共同親権になったら ~ 離婚すれば支配から逃れられる?
2026年9月16日
2026年4月から、離婚後の親権について「共同親権」が導入され、父母双方を親権者とする共同親権か、一方だけを親権者とする単独親権かを子どもの利益を考えて決める制度になりました。
共同親権と聞くと、「離婚しても父と母が一緒に子どもを育てる、より平等な制度」と感じるかもしれません。実際、離婚後も両方の親が子どもの養育に責任を持つことには大切な意味があります
しかし、すべての夫婦が「協力できる関係」でしょうか?
DVのある家庭では、夫婦の力関係が対等ではないことがあります。暴力は殴る・蹴るといった身体的なものだけではなく、怒鳴る、脅す、監視する、お金を制限するといった心理的支配や経済的暴力も含まれますが、離婚したからといって、その支配が自動的になくなるとは限りません。

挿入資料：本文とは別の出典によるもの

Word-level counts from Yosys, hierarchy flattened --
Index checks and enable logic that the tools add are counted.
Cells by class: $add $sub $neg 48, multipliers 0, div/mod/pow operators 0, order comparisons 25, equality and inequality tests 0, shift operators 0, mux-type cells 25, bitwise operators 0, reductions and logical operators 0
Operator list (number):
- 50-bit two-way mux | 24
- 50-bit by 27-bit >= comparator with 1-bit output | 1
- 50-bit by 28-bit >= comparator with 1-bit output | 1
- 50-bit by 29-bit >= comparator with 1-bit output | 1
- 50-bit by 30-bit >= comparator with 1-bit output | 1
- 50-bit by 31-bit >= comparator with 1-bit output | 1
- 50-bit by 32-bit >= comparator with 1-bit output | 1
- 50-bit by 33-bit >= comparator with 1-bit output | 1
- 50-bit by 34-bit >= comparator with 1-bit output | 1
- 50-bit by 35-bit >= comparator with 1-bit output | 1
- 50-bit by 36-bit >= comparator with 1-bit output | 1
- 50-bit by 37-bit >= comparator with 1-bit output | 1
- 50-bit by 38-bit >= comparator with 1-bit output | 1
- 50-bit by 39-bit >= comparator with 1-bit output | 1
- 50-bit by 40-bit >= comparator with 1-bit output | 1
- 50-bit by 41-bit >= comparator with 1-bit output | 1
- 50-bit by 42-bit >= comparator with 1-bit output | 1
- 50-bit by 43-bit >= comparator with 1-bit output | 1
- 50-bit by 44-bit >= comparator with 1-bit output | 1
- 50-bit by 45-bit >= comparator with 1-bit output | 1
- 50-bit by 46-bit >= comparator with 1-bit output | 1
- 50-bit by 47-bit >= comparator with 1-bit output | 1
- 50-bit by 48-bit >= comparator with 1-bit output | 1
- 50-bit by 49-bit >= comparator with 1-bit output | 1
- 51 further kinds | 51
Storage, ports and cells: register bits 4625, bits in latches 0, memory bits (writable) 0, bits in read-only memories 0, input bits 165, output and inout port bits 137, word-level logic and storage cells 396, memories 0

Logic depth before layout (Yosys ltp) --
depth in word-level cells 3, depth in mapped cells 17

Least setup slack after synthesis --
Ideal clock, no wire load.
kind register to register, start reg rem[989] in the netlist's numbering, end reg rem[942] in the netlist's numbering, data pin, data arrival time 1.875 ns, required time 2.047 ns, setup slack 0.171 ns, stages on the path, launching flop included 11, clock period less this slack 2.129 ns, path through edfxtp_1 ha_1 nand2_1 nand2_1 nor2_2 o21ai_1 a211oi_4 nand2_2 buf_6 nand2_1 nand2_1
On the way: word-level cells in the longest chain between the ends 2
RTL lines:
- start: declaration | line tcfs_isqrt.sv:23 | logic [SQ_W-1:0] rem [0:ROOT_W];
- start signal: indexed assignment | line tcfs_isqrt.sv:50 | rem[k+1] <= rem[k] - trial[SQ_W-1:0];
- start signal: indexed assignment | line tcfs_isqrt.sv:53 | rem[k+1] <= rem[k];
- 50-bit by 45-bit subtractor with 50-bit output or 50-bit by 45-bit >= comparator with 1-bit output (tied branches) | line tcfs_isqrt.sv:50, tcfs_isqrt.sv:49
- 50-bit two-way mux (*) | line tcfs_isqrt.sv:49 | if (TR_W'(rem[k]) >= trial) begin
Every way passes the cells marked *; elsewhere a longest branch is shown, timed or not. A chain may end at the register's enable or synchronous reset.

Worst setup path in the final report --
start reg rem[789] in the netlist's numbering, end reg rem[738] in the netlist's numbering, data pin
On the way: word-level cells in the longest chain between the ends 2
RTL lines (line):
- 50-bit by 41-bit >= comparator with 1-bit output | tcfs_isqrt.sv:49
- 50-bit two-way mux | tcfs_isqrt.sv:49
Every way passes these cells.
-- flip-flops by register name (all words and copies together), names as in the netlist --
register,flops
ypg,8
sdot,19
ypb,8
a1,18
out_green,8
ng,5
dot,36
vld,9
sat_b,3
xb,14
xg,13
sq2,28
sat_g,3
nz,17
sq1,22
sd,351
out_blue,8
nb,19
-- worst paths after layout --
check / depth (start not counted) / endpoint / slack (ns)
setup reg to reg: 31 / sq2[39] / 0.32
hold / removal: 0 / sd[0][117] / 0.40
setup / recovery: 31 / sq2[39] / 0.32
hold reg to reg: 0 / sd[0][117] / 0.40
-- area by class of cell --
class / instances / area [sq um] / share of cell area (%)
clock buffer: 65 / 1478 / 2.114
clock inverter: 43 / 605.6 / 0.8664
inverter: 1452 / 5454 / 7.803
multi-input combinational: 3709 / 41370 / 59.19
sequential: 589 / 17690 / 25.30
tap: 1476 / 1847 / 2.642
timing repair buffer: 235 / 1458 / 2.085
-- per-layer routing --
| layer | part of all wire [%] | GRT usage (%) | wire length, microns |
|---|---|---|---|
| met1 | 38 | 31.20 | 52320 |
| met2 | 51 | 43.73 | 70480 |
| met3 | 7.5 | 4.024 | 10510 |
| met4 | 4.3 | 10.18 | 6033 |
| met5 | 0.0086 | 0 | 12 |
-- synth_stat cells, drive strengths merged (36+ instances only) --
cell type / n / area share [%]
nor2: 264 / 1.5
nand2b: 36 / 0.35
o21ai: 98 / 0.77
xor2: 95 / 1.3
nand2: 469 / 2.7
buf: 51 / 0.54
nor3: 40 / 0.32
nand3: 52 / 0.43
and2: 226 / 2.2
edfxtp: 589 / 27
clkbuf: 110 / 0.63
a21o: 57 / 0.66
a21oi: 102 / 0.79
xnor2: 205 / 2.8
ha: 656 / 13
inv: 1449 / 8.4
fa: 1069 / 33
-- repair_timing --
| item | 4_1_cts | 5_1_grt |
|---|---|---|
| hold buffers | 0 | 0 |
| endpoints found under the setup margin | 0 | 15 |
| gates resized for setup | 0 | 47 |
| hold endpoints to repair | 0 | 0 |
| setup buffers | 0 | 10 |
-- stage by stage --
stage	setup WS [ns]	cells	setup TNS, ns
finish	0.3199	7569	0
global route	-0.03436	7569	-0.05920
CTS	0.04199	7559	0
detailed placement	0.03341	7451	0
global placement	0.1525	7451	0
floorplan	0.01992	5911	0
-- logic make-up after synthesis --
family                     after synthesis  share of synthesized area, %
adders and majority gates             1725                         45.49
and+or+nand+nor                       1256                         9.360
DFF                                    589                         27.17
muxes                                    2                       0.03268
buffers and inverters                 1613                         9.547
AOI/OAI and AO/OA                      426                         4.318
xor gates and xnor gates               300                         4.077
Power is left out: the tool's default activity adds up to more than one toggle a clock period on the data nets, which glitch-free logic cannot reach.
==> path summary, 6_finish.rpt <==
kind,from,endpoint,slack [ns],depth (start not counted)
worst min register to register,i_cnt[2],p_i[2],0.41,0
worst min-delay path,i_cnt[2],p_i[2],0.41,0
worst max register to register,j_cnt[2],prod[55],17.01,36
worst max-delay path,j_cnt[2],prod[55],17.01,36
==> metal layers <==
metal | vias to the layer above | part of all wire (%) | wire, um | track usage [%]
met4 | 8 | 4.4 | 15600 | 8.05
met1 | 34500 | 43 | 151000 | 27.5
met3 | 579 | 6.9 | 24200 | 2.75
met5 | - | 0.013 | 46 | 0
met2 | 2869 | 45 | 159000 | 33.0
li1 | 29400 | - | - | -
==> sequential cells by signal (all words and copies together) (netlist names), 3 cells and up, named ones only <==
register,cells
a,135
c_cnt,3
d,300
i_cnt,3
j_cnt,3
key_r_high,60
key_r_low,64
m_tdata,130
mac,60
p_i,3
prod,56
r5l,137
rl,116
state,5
===== src/rtl/core/dsr_queue.sv =====
module dsr_queue import dsr_pkg::*; (
  input  logic      clk,
  input  logic      rst,
  input  logic      push,
  input  res_item_t push_item,
  output logic      q_ready,
  output logic      q_valid,
  output res_item_t q_item,
  input  logic      pop
);

  res_item_t  entries [2];
  logic       wr_ptr;
  logic       rd_ptr;
  logic [1:0] count;

  assign q_ready = (count != 2'd2);
  assign q_valid = (count != 2'd0);
  assign q_item  = entries[rd_ptr];

  always_ff @(posedge clk) begin
    if (push) begin
      entries[wr_ptr] <= push_item;
    end
  end

  always_ff @(posedge clk) begin
    if (rst) begin
      wr_ptr <= 1'b0;
      rd_ptr <= 1'b0;
      count  <= '0;
    end else begin
      if (push) begin
        wr_ptr <= ~wr_ptr;
      end
      if (pop) begin
        rd_ptr <= ~rd_ptr;
      end
      count <= count + {1'b0, push} - {1'b0, pop};
    end
  end

  a_no_overflow: assert property (@(posedge clk) disable iff (rst)
    push |-> count != 2'd2)
    else $error("push into full queue");

  a_no_underflow: assert property (@(posedge clk) disable iff (rst)
    pop |-> count != 2'd0)
    else $error("pop from empty queue");

  a_count_range: assert property (@(posedge clk) disable iff (rst)
    count != 2'd3)
    else $error("queue count out of range");

endmodule
==> src/bir_pkg.sv <==
// Shared types, constants and command structures for the bicubic resize block.
package bir_pkg;

   localparam int MAX_SRC_DIM = 256;
   localparam int MAX_DST_DIM = 4096;
   localparam int PIXEL_BITS  = 8;

   localparam int SRC_REG_W = 9;
   localparam int DST_REG_W = 13;
   localparam int CSR_DATA_W = 13;
   localparam int ADDR_W = 16;
   localparam int COORD_W = 12;
   localparam int DIM_W = 9;       // effective source dimension, 1..256
   localparam int DDIM_W = 13;     // effective destination dimension, 1..4096
   localparam int DIVISOR_W = 14;  // twice the destination dimension
   localparam int NUMER_W = 37;    // (2o + 1) * src in Q.16
   localparam int POS_W = 24;      // clamped source position in Q.16
   localparam int FRAC_W = 16;
   localparam int IDX_W = 8;
   localparam int DIST_W = 18;     // kernel distance in Q.16, up to 2.0
   localparam int WGT_W = 16;      // signed Q2.14 weight
   localparam int WPROD_W = 32;
   localparam int TERM_W = 41;
   localparam int ACC_W = 46;
   localparam int CNT_W = 5;

   localparam logic [CNT_W-1:0] WGT_LAST = 5'd12;
   localparam logic [CNT_W-1:0] WGT_ISSUE_LAST = 5'd7;
   localparam logic [CNT_W-1:0] TAP_LAST = 5'd17;
   localparam logic [CNT_W-1:0] TAP_ISSUE_LAST = 5'd15;

   typedef enum logic [1:0] {
      CSR_SRC_WIDTH  = 2'd0,
      CSR_SRC_HEIGHT = 2'd1,
      CSR_DST_WIDTH  = 2'd2,
      CSR_DST_HEIGHT = 2'd3
   } csr_index_type;

   typedef enum logic {
      FUNC_LOAD    = 1'b0,
      FUNC_COMPUTE = 1'b1
   } func_type;

   typedef enum logic [2:0] {
      ST_IDLE,
      ST_DIVX_GO,
      ST_DIVX_RUN,
      ST_DIVY_GO,
      ST_DIVY_RUN,
      ST_WGT,
      ST_TAP,
      ST_FIN
   } state_type;

   typedef struct packed {
      logic       load_en;
      logic       capture;
      logic       div_start;
      logic       div_sel_y;
      logic       acc_clr;
      logic       wgt_valid;
      logic [2:0] wgt_idx;
      logic       tap_valid;
      logic [3:0] tap_idx;
      logic       res_load;
   } cmd_type;

   typedef struct packed {
      logic div_done;
   } status_type;

endpackage
==> src/rtl/core/cfe_pkg.sv <==
// Shared constants, datapath command codes and interface structs for the
// two-dimensional Chebyshev field evaluator. No dependencies.
package cfe_pkg;

	// Series size per axis and the coefficient store it implies
	localparam int MAX_TERMS   = 8;
	localparam int TERM_W      = $clog2(MAX_TERMS);
	localparam int STORE_DEPTH = MAX_TERMS * MAX_TERMS;
	localparam int ADDR_W      = 2 * TERM_W;

	// Field and register widths
	localparam int COEFF_W   = 32;
	localparam int POS_W     = 32;
	localparam int CFG_W     = 32;
	localparam int CFG_IDX_W = 3;
	localparam int VAL_W     = 48;

	// Arithmetic widths and fixed-point positions
	localparam int MUL_A_W   = 33;
	localparam int MUL_B_W   = 32;
	localparam int MUL_P_W   = MUL_A_W + MUL_B_W;
	localparam int ACC_W     = 80;
	localparam int SPLIT     = 24;
	localparam int SUM_W     = 53;
	localparam int MAP_W     = 66;
	localparam int MAP_FRAC  = 12;
	localparam int FRAC_STEP = 29;
	localparam int FRAC_LAST = 30;

	localparam logic signed [VAL_W-1:0] VAL_MAX = {1'b0, {(VAL_W-1){1'b1}}};
	localparam logic signed [VAL_W-1:0] VAL_MIN = {1'b1, {(VAL_W-1){1'b0}}};
	localparam logic signed [COEFF_W-1:0] COORD_MAX = {1'b0, {(COEFF_W-1){1'b1}}};
	localparam logic signed [COEFF_W-1:0] COORD_MIN = {1'b1, {(COEFF_W-1){1'b0}}};

	// Input operation codes
	localparam logic OP_WRITE = 1'b0;
	localparam logic OP_EVAL  = 1'b1;

	// Configuration register indexes
	localparam logic [CFG_IDX_W-1:0] REG_ORDER_X  = 3'd0;
	localparam logic [CFG_IDX_W-1:0] REG_ORDER_Y  = 3'd1;
	localparam logic [CFG_IDX_W-1:0] REG_X_SCALE  = 3'd2;
	localparam logic [CFG_IDX_W-1:0] REG_X_OFFSET = 3'd3;
	localparam logic [CFG_IDX_W-1:0] REG_Y_SCALE  = 3'd4;
	localparam logic [CFG_IDX_W-1:0] REG_Y_OFFSET = 3'd5;

	// Datapath operation codes
	localparam logic [2:0] DP_NOP      = 3'd0;
	localparam logic [2:0] DP_MAPX_MUL = 3'd1;
	localparam logic [2:0] DP_MAPX_FIN = 3'd2;
	localparam logic [2:0] DP_MAPY_MUL = 3'd3;
	localparam logic [2:0] DP_MAPY_FIN = 3'd4;
	localparam logic [2:0] DP_LO       = 3'd5;
	localparam logic [2:0] DP_HI       = 3'd6;
	localparam logic [2:0] DP_ADD      = 3'd7;

	typedef struct packed {
		logic [2:0]        op;
		logic              outer;
		logic              last;
		logic              load_pos;
		logic              coeff_we;
		logic              coeff_re;
		logic [ADDR_W-1:0] coeff_raddr;
		logic              out_load;
	} dp_cmd_t;

	typedef struct packed {
		logic [CFG_W-1:0] x_scale;
		logic [CFG_W-1:0] x_offset;
		logic [CFG_W-1:0] y_scale;
		logic [CFG_W-1:0] y_offset;
	} map_cfg_t;

endpackage

==> src/rtl/core/cfe_ctrl.sv <==
// Sequencer for the Chebyshev field evaluator: accepts beats, walks the row
// and outer recurrences and issues datapath commands. Depends on cfe_pkg.
module cfe_ctrl (
	input  logic                         clk,
	input  logic                         arst_n,
	input  logic                         in_valid,
	output logic                         in_ready,
	input  logic                         operation,
	output logic                         out_valid,
	input  logic                         out_ready,
	input  logic [cfe_pkg::TERM_W-1:0]   order_x,
	input  logic [cfe_pkg::TERM_W-1:0]   order_y,
	output cfe_pkg::dp_cmd_t             cmd
);
	import cfe_pkg::*;

	localparam logic [3:0] S_IDLE     = 4'd0;
	localparam logic [3:0] S_MAPX_MUL = 4'd1;
	localparam logic [3:0] S_MAPX_FIN = 4'd2;
	localparam logic [3:0] S_MAPY_MUL = 4'd3;
	localparam logic [3:0] S_MAPY_FIN = 4'd4;
	localparam logic [3:0] S_LO       = 4'd5;
	localparam logic [3:0] S_HI       = 4'd6;
	localparam logic [3:0] S_ADD      = 4'd7;
	localparam logic [3:0] S_DONE     = 4'd8;

	logic [3:0]        state_q;
	logic [3:0]        state_d;
	logic [TERM_W-1:0] i_q;
	logic [TERM_W-1:0] j_q;
	logic              outer_q;
	logic              out_valid_q;
	logic              last;

	assign last      = outer_q ? (j_q == '0) : (i_q == '0);
	assign in_ready  = (state_q == S_IDLE);
	assign out_valid = out_valid_q;

	always_comb begin
		state_d         = state_q;
		cmd             = '0;
		cmd.outer       = outer_q;
		cmd.last        = last;
		cmd.coeff_raddr = {j_q, i_q};
		case (state_q)
			S_IDLE: begin
				if (in_valid) begin
					if (operation == OP_WRITE) begin
						cmd.coeff_we = 1'b1;
					end else begin
						cmd.load_pos = 1'b1;
						state_d      = S_MAPX_MUL;
					end
				end
			end
			S_MAPX_MUL: begin
				cmd.op  = DP_MAPX_MUL;
				state_d = S_MAPX_FIN;
			end
			S_MAPX_FIN: begin
				cmd.op  = DP_MAPX_FIN;
				state_d = S_MAPY_MUL;
			end
			S_MAPY_MUL: begin
				cmd.op  = DP_MAPY_MUL;
				state_d = S_MAPY_FIN;
			end
			S_MAPY_FIN: begin
				cmd.op  = DP_MAPY_FIN;
				state_d = S_LO;
			end
			S_LO: begin
				cmd.op       = DP_LO;
				cmd.coeff_re = !outer_q;
				state_d      = S_HI;
			end
			S_HI: begin
				cmd.op  = DP_HI;
				state_d = S_ADD;
			end
			S_ADD: begin
				cmd.op  = DP_ADD;
				state_d = (outer_q && last) ? S_DONE : S_LO;
			end
			S_DONE: begin
				// hold the result until the output register is free
				if (!out_valid_q || out_ready) begin
					cmd.out_load = 1'b1;
					state_d      = S_IDLE;
				end
			end
			default: begin
				state_d = S_IDLE;
			end
		endcase
	end

	always_ff @(posedge clk or negedge arst_n) begin
		if (!arst_n) begin
			state_q     <= S_IDLE;
			i_q         <= '0;
			j_q         <= '0;
			outer_q     <= 1'b0;
			out_valid_q <= 1'b0;
		end else begin
			state_q <= state_d;
			if (cmd.out_load) begin
				out_valid_q <= 1'b1;
			end else if (out_ready) begin
				out_valid_q <= 1'b0;
			end
			case (state_q)
				S_MAPY_FIN: begin
					i_q     <= order_x;
					j_q     <= order_y;
					outer_q <= 1'b0;
				end
				S_ADD: begin
					if (outer_q) begin
						// row done and folded in: advance to the next lower row
						if (!last) begin
							j_q     <= j_q - 1'b1;
							i_q     <= order_x;
							outer_q <= 1'b0;
						end
					end else if (last) begin
						outer_q <= 1'b1;
					end else begin
						i_q <= i_q - 1'b1;
					end
				end
				default: begin
				end
			endcase
		end
	end

endmodule

==> config.mk <==
export PLATFORM = sky130hd
export DESIGN_NAME = cfe_ctrl
export DESIGN_NICKNAME = d
export VERILOG_FILES = /design/src/rtl/core/cfe_pkg.sv /design/src/rtl/core/cfe_ctrl.sv
export SDC_FILE = /design/constraint.sdc
export NUM_CORES = 1
export LEC_CHECK = 0
export BUFFER_PORTS_ARGS = -buffer_cell sky130_fd_sc_hd__buf_2
export CORE_ASPECT_RATIO = 0.8
export CORE_MARGIN = 2
export CORE_UTILIZATION = 49
export CTS_CLUSTER_SIZE = 24
export DETAILED_ROUTE_END_ITERATION = 10
export GPL_TIMING_DRIVEN = 0
export PLACE_DENSITY = 0.8
export SYNTH_ARGS = -nofsm -noshare
export SYNTH_HDL_FRONTEND = slang
export SYNTH_SLANG_ARGS = --single-unit
==> constraint.sdc <==
create_clock -name clk -period 2 [get_ports clk]
set_input_delay 0.4 -clock clk [delete_from_list [all_inputs] [get_ports clk]]
set_output_delay 0.4 -clock clk [all_outputs]
set_load 0.02 [all_outputs]
==> results.yml <==
critical_path:
  crit_type: "register to output port"
  startpoint_type: "register"
  cp.arrival_ps: 1560
  crit_path_end_kind: "output port"
  critical_path.max_stage_delay_ps: 400
  cp_top_family: "simple AND/OR/NAND/NOR gates"
  rrSetupSlack_ps: 280
  path_buf_inv: 3
  cp_max_fo: 3
  rr_startpoint: "j_q[0]"
  critPathRequiredTime_ps: 1600
  cp_slowest_cell: "dfrtp_1"
  rr_endpoint: "j_q[1]"
  path_cells: "inv_2 > ha_1 > or3b_4 > nand2_2 > buf_4 > buf_6"
  reg2reg_depth: 6
drt:
  drt_iter0_drc: 23
  num_vias: 822
  viasPerCell: 5.44
  ant_nets: 0
  drcViolationCount: 0
  routed_wl_um: 2120
  avgRoutedWirePerCell_um: 14.0
  dr.pass1.iters: 4
synthesis:
  synth_area_leaders: "dfrtp_1, ha_1, nor2_1, buf_4, nand4b_4"
  synth_ff_type: "dfrtp_1"
  synth-seq-area-share: 0.337
  avgSynthCellArea_um2: 9.59
  synth_cell_type_count: 41
  synth-edff-count: 0
  yosys_warnings: 0
  yosys.area.top_type: "dfrtp_1"
  async_flop_share: 1.00
  synth_area_um2: 892
  synth_cells: 93
  synth_fp_nets: 108
  synth_commonest_cells: "dfrtp_1, nor2_1, inv_1, nand2_1, buf_4"
  ys_seq_elements: 12
  yosysMostFrequentCell: "dfrtp_1"
  yosys.area.top_type_share: 0.337
grt:
  grtUsageTotal: 0.195
  grt_pass1_vias: 735
  grt_first_pass_wirelength_um: 3160
  grt_max_degree: 13
  gr-total-overflow: 0
  antenna_found_initial: 0
sta:
  clock.fmax_ghz: 0.509
  rsz0062_at_grt: "true"
  timing.final.ws_setup_ps: 37.1
  maxSlewViolCount: 0
  relSlewSlack: 0.752
  setup_violations: 0
  finalCriticalPeriod_ps: 1960
  fin_setup_tns_ps: 0
  finalHoldViolations: 0
  hold_ws_ps: 406
  final.period_utilization: 0.981
  finClkSkew_ps: 0.822
  worst_pin_slew_ps: 371
floorplan:
  dieHeight_um: 42.2
  fp-row-count: 13
  fp.coreArea_mm2: 0.00168
  start_util: 0.532
  die_width_um: 51.7
  dieArea_mm2: 0.00218
  ioPinCount: 28
final_layout:
  area_growth_pct: 29.7
  stdcell_count: 151
  fin_util: 0.691
  antenna_cells: 0
  fin_area_mm2: 0.00116
  drive_gt1_frac: 0.442
  nNetsFinal: 145
power:
  power.density_mw_per_mm2: 1800
  p_total_mw: 2.08
  p_leak_nw: 0.594
  vdd_drop_max_uv: 1090
clock_tree:
  cts_made_buffers: 3
  cts_root_buffer: "clkbuf_4"
  clk_pin_slew_ps: 80
  cts_buffer_depth: 2
  cts_tree: "yes"
  htree_levels: 1
  clock_latency_ps: 280
  clock_sinks: 12
worst_hold_path:
  worstHoldStart: "order_x[1]"
  hold_path_end: "i_q[1]"
  hold_depth: 3
  hold_class: "primary input to register"
flow_run:
  cap_violations: 0
placed_design:
  place_ws_ps: 153
  hpwl_um: 1500
  place_area_mm2: 0.00105
  gp_congestion: 0.795
  dp.cells: 142
  portBuffers: 27
run_status:
  status: "finished clean"
final cells by class:
| cell class | instances | area [um^2] |
|---|---|---|
| inverter | 7 | 26.3 |
| timing repair buffer | 32 | 184 |
| multi-input combinational | 68 | 539 |
| clock buffer | 4 | 36.3 |
| sequential | 12 | 302 |
| fill | 137 | 518 |
| buffer | 6 | 42.5 |
| tap | 22 | 27.5 |
what timing repair did:
item	4_1_cts	5_1_grt
pin swaps	1	1
endpoints found under the setup margin	3	4
hold buffers	1	0
endpoints found under the hold margin	12	0
buffers inserted	2	2
gates resized for setup	5	4
state kept, by name, summed over array words and instances, names as in the netlist:
| name | flops |
|---|---|
| i_q | 3 |
| outer_q | 1 |
| out_valid | 1 |
| j_q | 3 |
| state_q | 4 |
cell families after synthesis:
logic type,Yosys count,synth area share
AO/OA/AOI/OAI,23,0.199
adder cells (fa/ha/maj),4,0.0561
multiplexers,4,0.0519
XOR/XNOR,1,0.00982
AND/OR/NAND/NOR,36,0.269
flip-flops,12,0.337
buffers and inverters,13,0.0771
worst max path at each step:
stage               cells past startpoint      end       start
global route                            6  cmd[10]      i_q[0]
CTS                                     6  cmd[10]      i_q[1]
global placement                        6  cmd[10]      i_q[0]
detailed placement                      6  cmd[10]      i_q[0]
finish                                  6  cmd[10]      i_q[0]
floorplan                               4   cmd[8]  state_q[0]
placed cells by master (no fill, tap or decap), types with 2 or more instances in the layout:
| cell | count |
|---|---|
| clkbuf_4 | 3 |
| ha_1 | 4 |
| o21ai_0 | 4 |
| and3_1 | 2 |
| buf_4 | 10 |
| a21oi_1 | 3 |
| mux2i_1 | 2 |
| o22ai_1 | 2 |
| o211ai_1 | 2 |
| inv_2 | 3 |
| o22a_1 | 2 |
| o21a_1 | 2 |
| inv_1 | 4 |
| nand2b_1 | 2 |
| nand2_1 | 6 |
| buf_2 | 26 |
| nor2_1 | 11 |
| dfrtp_1 | 11 |
worst register-to-register path, cell delays in order, from the launching register on:
cell	delay (ps)
dfrtp_1	380
inv_1	130
ha_1	220
nand3b_4	140
a31oi_2	270
nand2b_4	190
mux2_4	290
power by group:
group	total [mW]	switching (mW)	internal (mW)
Sequential	0.458	0.105	0.353
Combinational	1.42	0.770	0.647
Clock	0.203	0.0923	0.111
Total	2.08	0.967	1.11
routing by layer:
| layer | vias up | track usage | part of all wire |
|---|---|---|---|
| met5 | - | 0 | 0 |
| met4 | 0 | 0.0474 | 0.0057 |
| met3 | 2 | 0.0643 | 0.053 |
| met2 | 29 | 0.333 | 0.50 |
| met1 | 388 | 0.234 | 0.44 |
| li1 | 403 | - | - |
No activity file was read; power rests on OpenSTA's default activity.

共同親権では、重要な事項について父母がともに親権を行使することが原則となり、意見が対立すれば、家庭裁判所での手続が必要になる場合もあります。離婚後も相手との連絡や協議を求められることが、DV被害を受けた人にとって新たな負担や危険になる可能性があります。
改正法もこの問題を無視しているわけではありません。子どもへの虐待のおそれがある場合や、DVなどによって父母が共同して親権を行うことが困難な場合には、裁判所は単独親権としなければならないとされていますが、重要なのは、「見えない暴力」をどう見つけるのかということです。DVは家庭という閉ざされた場所で起こり、証拠が残らないこともあります。また、被害を受けた人が、相手への恐怖から本当のことを話せない場合もあります。
「父母の平等」という観点とともに、子どもとDV被害者が安全に暮らせること。そのために、離婚後も続く支配をどう断ち切るのかという視点が大切です。